The first step to successful parallel parking is finding the right space. If you’re only just learning to parallel park, don’t attempt to squeeze into a space that will be a tight squeeze. Find an area of kerb with space for at two cars so that you have plenty of room while you’re getting to grips with the manoeuvre. Even better, try practising in a wide open space, like a car park, using cones to represent other cars. That way, you won’t have to worry about damaging anything if you do make a mistake. Once you get more confident, you can start practising in real-life situations in smaller spaces, but it’s worth familiarising yourself with how long your car is and what spaces it will comfortably fit into; it can be difficult to tell from the driver’s seat. Don’t forget to check any parking restrictions that may apply to your chosen space.

Prepare to Parallel Park

Before you begin parking, you can make life easier for yourself by taking a moment to make sure you’re fully prepared. Adjust the kerbside mirror so that it’s angled down, enabling you to see how close you are to the kerb. Make sure there’s nothing in the back of your car that might restrict your view, and adjust your rear view mirror and seat, if necessary, to make sure that you can see around you and that you’re the right distance from the pedals.

 

It goes without saying that before you start the manoeuvre, you should have a thorough check on all sides of the car to ensure that there’s nothing to obstruct you. This includes pedestrians, other cars, cyclists and motorbikes, as well as things that may be below eye level and therefore harder to spot, such as children, dogs or cats. Don’t just use your mirrors; have a good look out on all sides, including over your shoulder to check your blind spot.

 

Put your kerbside indicator on so that other cars are aware that you’re about to park; if there’s someone waiting behind you and there’s room for them to overtake, you could even wave them past so that you don’t feel under pressure to get out of their way as quickly as possible.

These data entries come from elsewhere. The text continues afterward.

Context: an optimization exercise on an open-source flow, tuned for small area, a short achievable clock period and few clock cycles. The choices shown serve that exercise and are no tape-out recipe. Only simulation tests tie the RTL to the original design; equivalence was not proved.

==> flow/design.v, too long to show whole: its modules and the start of the top module <==
// module CONV: 1329 lines
module CONV(
	input				clk,
	input				reset,
	output	reg			busy,
	input				ready,
	output	reg	[11:0]	iaddr,
	input		[19:0]	idata,
	output	reg  		cwr,
	output	reg [11:0]	caddr_wr,
	output	reg [19:0]	cdata_wr,
	output	reg 		crd,
	output	reg	[11:0]	caddr_rd,
	input		[19:0] 	cdata_rd,
	output		[2:0] 	csel
	);
  // ...
==> flow/flow/run.sh <==
#!/bin/bash
export SETUP_SLACK_MARGIN=6.7
export BUFFER_PORTS_ARGS="-buffer_cell sky130_fd_sc_hd__buf_2"
bash standard.sh > standard.log 2>&1
==> flow/standard.sh <==
#!/bin/bash
# synth_recipe.tcl (not shown) runs the flow's synth.tcl, then flattens the netlist and writes it again
# the make line also repeats each setting of config.mk as NAME=value (left out here)
make -C /OpenROAD-flow-scripts/flow DESIGN_CONFIG=/design/flow/config.mk WORK_HOME=/design/flow/orfs CLKGATE_MAP_FILE= SYNTH_SCRIPT=/design/flow/synth_recipe.tcl "${@:-finish}"
==> flow/config.mk <==
export PLATFORM = sky130hd
export DESIGN_NAME = CONV
export DESIGN_NICKNAME = CONV
export VERILOG_FILES = /design/flow/design.v
export SDC_FILE = /design/flow/constraint.sdc
export NUM_CORES = 4
export LEC_CHECK = 0
export ABC_CLOCK_PERIOD_IN_PS = 3000
export CAP_MARGIN = 20
export CORE_MARGIN = 2
export CORE_UTILIZATION = 60
export CTS_CLUSTER_DIAMETER = 110
export CTS_CLUSTER_SIZE = 25
export SLEW_MARGIN = 20
==> flow/constraint.sdc <==
create_clock -name core_clock -period 10.0 [get_ports {clk}]
set_input_delay 2.0000 -clock core_clock [delete_from_list [all_inputs] [get_ports {clk}]]
set_output_delay 2.0000 -clock core_clock [all_outputs]
set_load 0.01 [all_outputs]
==> results.tsv, run 1 <==
metric	value	unit
grt_util_met2	51.1	%
worst-path-buf-inv	3	
wirelength	86800	um
min_period	3.43	ns
area_growth	10.9	%
synth_edf_count	40	
path_cells	a222oi_1 > inv_1 > fa_1 > inv_1 > fa_2 > fa_1 > inv_1 > fa_1	
cp_slowest_stage_delay	0.88	ns
clkCellAreaFrac	1.81	%
cts_buffers	20	
synth_compound_area_share	11.1	%
io_pins	105	
async_reset_ff_share	6.19	%
root_buffer	clkbuf_16	
syn-cell-area	28800	um^2
status	timing/DRC/antenna clean	
wl_per_cell	24.6	um
die_w	223	um
regArea	9010	um^2
critPathRequiredTime	10.45	ns
min_to	first1	
n_antenna_cell	0	
setup_viol	0	
nNonClkBuffers	208	
nWellTaps	615	
seq_area_share	28.2	%
skew	0.0231	ns
synth_xor_area_share	2.18	%
dieArea	49700	um^2
synth_top_area_share	24.6	%
nClkBuffers	31	
rr_worst_depth	8	
yosys.area_share.simple	9.48	%
dp.cells	3420	
finalWorstSetupSlack	6.57	ns
Testbench counts, summed over its fixed seeds: cycles 146,808.
==> run 2, diff against run 1 <==
--- a/flow/design.v
+++ b/flow/design.v
@@ -34,61 +34,43 @@
 		ph <= phn;
 		if (run & cend & L[12]) scan_done <= 1'b1;
 	end
 end
 always @(posedge clk) begin
 	iaddr <= {rown[5:0], Ln[5:0]};
 	g <= rown[6];
 end
-reg [19:0] p0;
-reg [2:0]  phq;        
-reg        vq, cendq, firstq, x0q, x62q, x63q, col0q, row0q, cinitq;
-always @(posedge clk) begin
-	p0     <= g ? 20'd0 : idata;
-	phq    <= {ph == 2'd2, ph == 2'd1, ph == 2'd0};
-	cendq  <= cend;
-	firstq <= (ph == 2'd0) | ((L[12:6] == 7'd0) & (ph == 2'd1));
-	x0q    <= (L[5:0] == 6'd0);
-	x62q   <= (L[5:0] == 6'd62);
-	x63q   <= (L[5:0] == 6'd63);
-	col0q  <= (L == 13'd0);
-	row0q  <= (L[12:6] == 7'd0);
-	cinitq <= (L[5:0] == 6'd0) & ((ph == 2'd0) | ((L[12:6] == 7'd0) & (ph == 2'd1)));
-end
 reg [19:0] p;
 reg [21:0] p3;
-reg        v1, cend1, first1, x62_1, x63_1, col0_1, row0_1, cinit1;
+reg        v1, cend1, first1, x62_1, col0_1, row0_1, cinit1;
 reg [2:0] sL0;
 reg [2:0] sL1;
 reg [2:0] sC0;
 reg [2:0] sC1;
 reg [2:0] sR0;
 reg actR0;
 reg [2:0] sR1;
 reg actR1;
+wire [2:0]  phq = {ph == 2'd2, ph == 2'd1, ph == 2'd0};
+wire        x0q = (L[5:0] == 6'd0);
+wire [21:0] idata3 = {{2{idata[19]}}, idata} + {idata[19], idata, 1'b0};
 always @(posedge clk or posedge reset) begin
-	if (reset) begin
-		vq <= 1'b0;
-		v1 <= 1'b0;
-	end else begin
-		vq <= run;
-		v1 <= vq;
-	end
+	if (reset) v1 <= 1'b0;
+	else v1 <= run;
 end
 always @(posedge clk) begin
-	p      <= p0;
-	p3     <= {{2{p0[19]}}, p0} + {p0[19], p0, 1'b0};
-	cend1  <= cendq;
-	first1 <= firstq;
-	x62_1  <= x62q;
-	x63_1  <= x63q;
-	col0_1 <= col0q;
-	row0_1 <= row0q;
-	cinit1 <= cinitq;
+	p      <= g ? 20'd0 : idata;
+	p3     <= g ? 22'd0 : idata3;
+	cend1  <= cend;
+	first1 <= (ph == 2'd0) | ((L[12:6] == 7'd0) & (ph == 2'd1));
+	x62_1  <= (L[5:0] == 6'd62);
+	col0_1 <= (L == 13'd0);
+	row0_1 <= (L[12:6] == 7'd0);
+	cinit1 <= (L[5:0] == 6'd0) & ((ph == 2'd0) | ((L[12:6] == 7'd0) & (ph == 2'd1)));
 	sL0 <= phq;
 	sL1 <= phq;
 	sC0 <= phq;
 	sC1 <= phq;
 	sR0 <= x0q ? 3'b000 : phq;
 	actR0 <= ~x0q;
 	sR1 <= x0q ? 3'b000 : phq;
 	actR1 <= ~x0q;
@@ -1274,18 +1256,18 @@
 	RBs <= tCs;
 	RBc <= tCc;
 	RCs <= tLs;
 	RCc <= tLc;
 end
 reg         e2;        
 reg         csel1;     
 reg         pr1, pr2, pr3, q;
+reg  [11:0] oa;        
 reg  [19:0] M, Rr;
-wire [11:0] oprev = csel1 ? {caddr_wr[9:5], 1'b1, caddr_wr[4:0], 1'b1} : caddr_wr;
 wire [35:0] osum = RAs + RAc;
 assign csel = {1'b0, csel1, 1'b1};
 wire pair_start = cwr & ~csel1 & caddr_wr[6] & ~caddr_wr[0];
 wire pair_end   = cwr & ~csel1 & caddr_wr[6] &  caddr_wr[0];
 wire [19:0] mr = (Rr > M) ? Rr : M;
 wire [19:0] mw = (cdata_wr > M) ? cdata_wr : M;
 always @(posedge clk or posedge reset) begin
 	if (reset) begin
@@ -1307,22 +1289,21 @@
 		q <= pair_end;
 		cwr <= e2 | q;
 		if (cwr & csel1 & (caddr_wr[9:0] == 10'd1023)) busy <= 1'b0;
 	end
 end
 always @(posedge clk) begin
 	Rr <= cdata_rd;
 	caddr_rd <= {caddr_wr[11:6] - 6'd1, caddr_wr[5:1], pr1};
-	if (!busy) begin
-		csel1 <= 1'b0;
-		caddr_wr <= 12'hfff;
-	end else if (e2) begin
+	if (!busy) oa <= 12'd0;
+	else if (e2) oa <= oa + 12'd1;
+	if (e2) begin
 		csel1 <= 1'b0;
-		caddr_wr <= oprev + 12'd1;
+		caddr_wr <= oa;
 		cdata_wr <= osum[35] ? 20'd0 : osum[35:16];
 	end else if (q) begin
 		csel1 <= 1'b1;
 		caddr_wr <= {2'b00, caddr_wr[11:7], caddr_wr[5:1]};
 		cdata_wr <= mw;
 	end
 	if (pair_start) M <= cdata_wr;
 	else if (pr2 | pr3) M <= mr;
==> flow/config.mk (replaced) <==
export PLATFORM = sky130hd
export DESIGN_NAME = CONV
export DESIGN_NICKNAME = CONV
export VERILOG_FILES = /design/flow/design.v
export SDC_FILE = /design/flow/constraint.sdc
export NUM_CORES = 4
export LEC_CHECK = 0
export ABC_CLOCK_PERIOD_IN_PS = 3000
export CAP_MARGIN = 20
export CORE_MARGIN = 2
export CORE_UTILIZATION = 60
export SLEW_MARGIN = 20
==> results.tsv, run 2 <==
metric	value	unit	change
grt_start_max_net_pins	58		was 76
grt.total_usage	36.2	%	was 33.9%
drt_pre_antenna_iters	7		unchanged
fillerInstances	3441		was 3843
io_pins	105		unchanged
relSlewSlack	23.4	%	was 35.3%
synthFlopType	dfxtp_1		unchanged
syn-cell-area	28300	um^2	was 28800 um^2
async_reset_ff_share	6.22	%	was 6.19%
tightest_slew	1.15	ns	was 0.970 ns
root_buffer	clkbuf_16		unchanged
antenna_found_initial	0		was 1
clock-sinks	402		was 420
synth_area_leader_cell	fa_1		was dfxtp_1
hpwl	61000	um	was 59500 um
final_util	71.2	%	was 67.1%
timing.rr.end	RBc[16]		was RAc[18]
fp.coreArea	46600	um^2	was 47500 um^2
start_util	60.8	%	was 60.5%
path_class	input pin to flop		was flop to flop
ys_seq_elements	402		was 420
yosysMostFrequentCell	inv_1		unchanged
layout.cells.most_common	inv_1		unchanged
multi_input_area	17900	um^2	was 17800 um^2
synth_top_area_share	25.0	%	was 24.6%
dieArea	48900	um^2	was 49700 um^2
layout_common_cells	inv_1, fa_1, dfxtp_1		unchanged
reg2reg_slack	6.61	ns	was 6.57 ns
cts_buffers	47		was 20
period_share	35.7	%	was 34.3%
cts_buffer_depth	3		unchanged
fp-row-count	79		was 80
grt_pass1_vias	22627		was 21559
cts_hold_buf	0		unchanged
drcViolationCount	0		unchanged
skew	0.0303	ns	was 0.0231 ns
final-max-slew-violation-count	0		unchanged
regToRegStartpoint	first1		was p3[18]
drv_cap	0		unchanged
die_y	221	um	was 223 um
status	timing/DRC/antenna clean		unchanged
min_period	3.57	ns	was 3.43 ns
n_antenna_cell	0		unchanged
fmax	280	MHz	was 292 MHz
yosys_warnings	1		unchanged
clock_latency	0.63	ns	was 0.58 ns
synth_commonest_cells	inv_1, fa_1, dfxtp_1		was inv_1, dfxtp_1, fa_1
hold_class	flop to flop		unchanged
wl_per_cell	24.8	um	was 24.6 um
synth_cells	2770		was 2832
drtAntennaViolNets	0		unchanged
setup_viol	0		unchanged
wirelength	88200	um	was 86800 um
nNetsFinal	3458		was 3460
synth_edf_count	52		was 40
fin_setup_tns	0	ns	unchanged
die_w	221	um	was 223 um
critPathLaunchType	input pin		was flop
rsz0062_at_grt	yes		unchanged
area_growth	17.1	%	was 10.9%
gp_congestion	0.980		was 0.945
synth_area_per_cell	10.2	um^2	about the same
port_buffers	102		unchanged
regArea	8740	um^2	was 9010 um^2
stdcell_count	3553		was 3534
ys_seq_area_share	30.7	%	was 31.1%
grt_overflow	0		unchanged
hold_viol	0		unchanged
endpoint_kind	flop		unchanged
syn_nets	3321		was 3383
synth_cell_types	72		was 78
cp_max_fo	3		was 12
dp.cells	3369		was 3420
endpoint	p3[18]		was RAc[18]
rr_worst_depth	11		was 8
cts_tree	yes		unchanged
vias	21330		was 21317
critPathRequiredTime	10.45	ns	about the same
grt_pass1_wl	134000	um	was 127000 um
htreeDepth	2		was 1
path_clk_slew	0.06	ns	was 0.11 ns
drt_iter0_drc	1876		was 2327
crit_start	idata[1]		was p3[18]
routed_via_density	6.00		was 6.03
drive_gt1_share	20.5	%	was 16.5%
arrival	4.02	ns	was 3.88 ns
ys_top_cells_by_area	fa_1, dfxtp_1, ha_1		was dfxtp_1, fa_1, ha_1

Parallel parking: the step-by-step guide

You’ve picked your space. You’ve made sure the area is clear. Now it’s time to park. Follow this simple step-by-step guide and you’ll be parallel parking like a pro in no time.

 

  1. From parallel to your chosen space, drive your car slowly forward and stop in a position where your wing mirrors are lined up with those of the car that you want to park behind. Don’t get too close to the other car and risk brushing it, but don’t stop so far apart from it that it no longer works as a frame of reference.

 

  1. Check again for obstacles in all your mirrors and blind spots. Change gear into reverse and start reversing, slowly, in a straight line. Look over your shoulder as you go, so that you can assess how close you are to the space.

 

  1. When your wing mirror reaches the back of the car you’re alongside, turn the steering wheel onto full lock towards the kerb to start reversing into the space.

 

  1. Once you reach a 45 degree angle with the space, stop reversing, turn the steering wheel onto full opposite lock, and then continue reversing into the space. Think of it as making an ‘S’ shape with your car as you back into the space.

 

  1. When you’re roughly in position next to the kerb, straighten up the steering wheel so that your wheels are facing forward and change into first gear. Pull forward slightly so that you’re central to the space, leaving enough room in front for you to drive out of the space and enough room behind that the car behind you can get out of their space.

 

  1. Once you’re happy with your positioning, put the handbrake on and select neutral gear. If necessary, open the car door to check how close you are to the kerb; make sure your car isn’t sticking out and in danger of being hit by passing vehicles. Make sure you take your car out of reverse/drive before doing this final check, if all looks okay then select park.

 

If you’re not quite close enough to the kerb first time, or you’re not quite straight in the space, don’t panic. It’s perfectly normal not to get it spot on immediately, and it should just be a question of making small adjustments. If, after a couple of attempts, you’re still not parked quite how you want to be, it may be better to pull completely out of the space and start from scratch. Don’t forget to flick your indicator on to let other cars know that you’re about to pull out.

Don’t rush

Perhaps the most important thing to remember when it comes to parallel parking is to take your time. Try not to rush this manoeuvre, as this is what can lead to mistakes that could result in a damaged car and an insurance claim. Of course, it’s good to know that your car insurance is there if you need it - but if you can avoid having to make a claim, keeping your no-claims bonus intact, that’s better for everyone.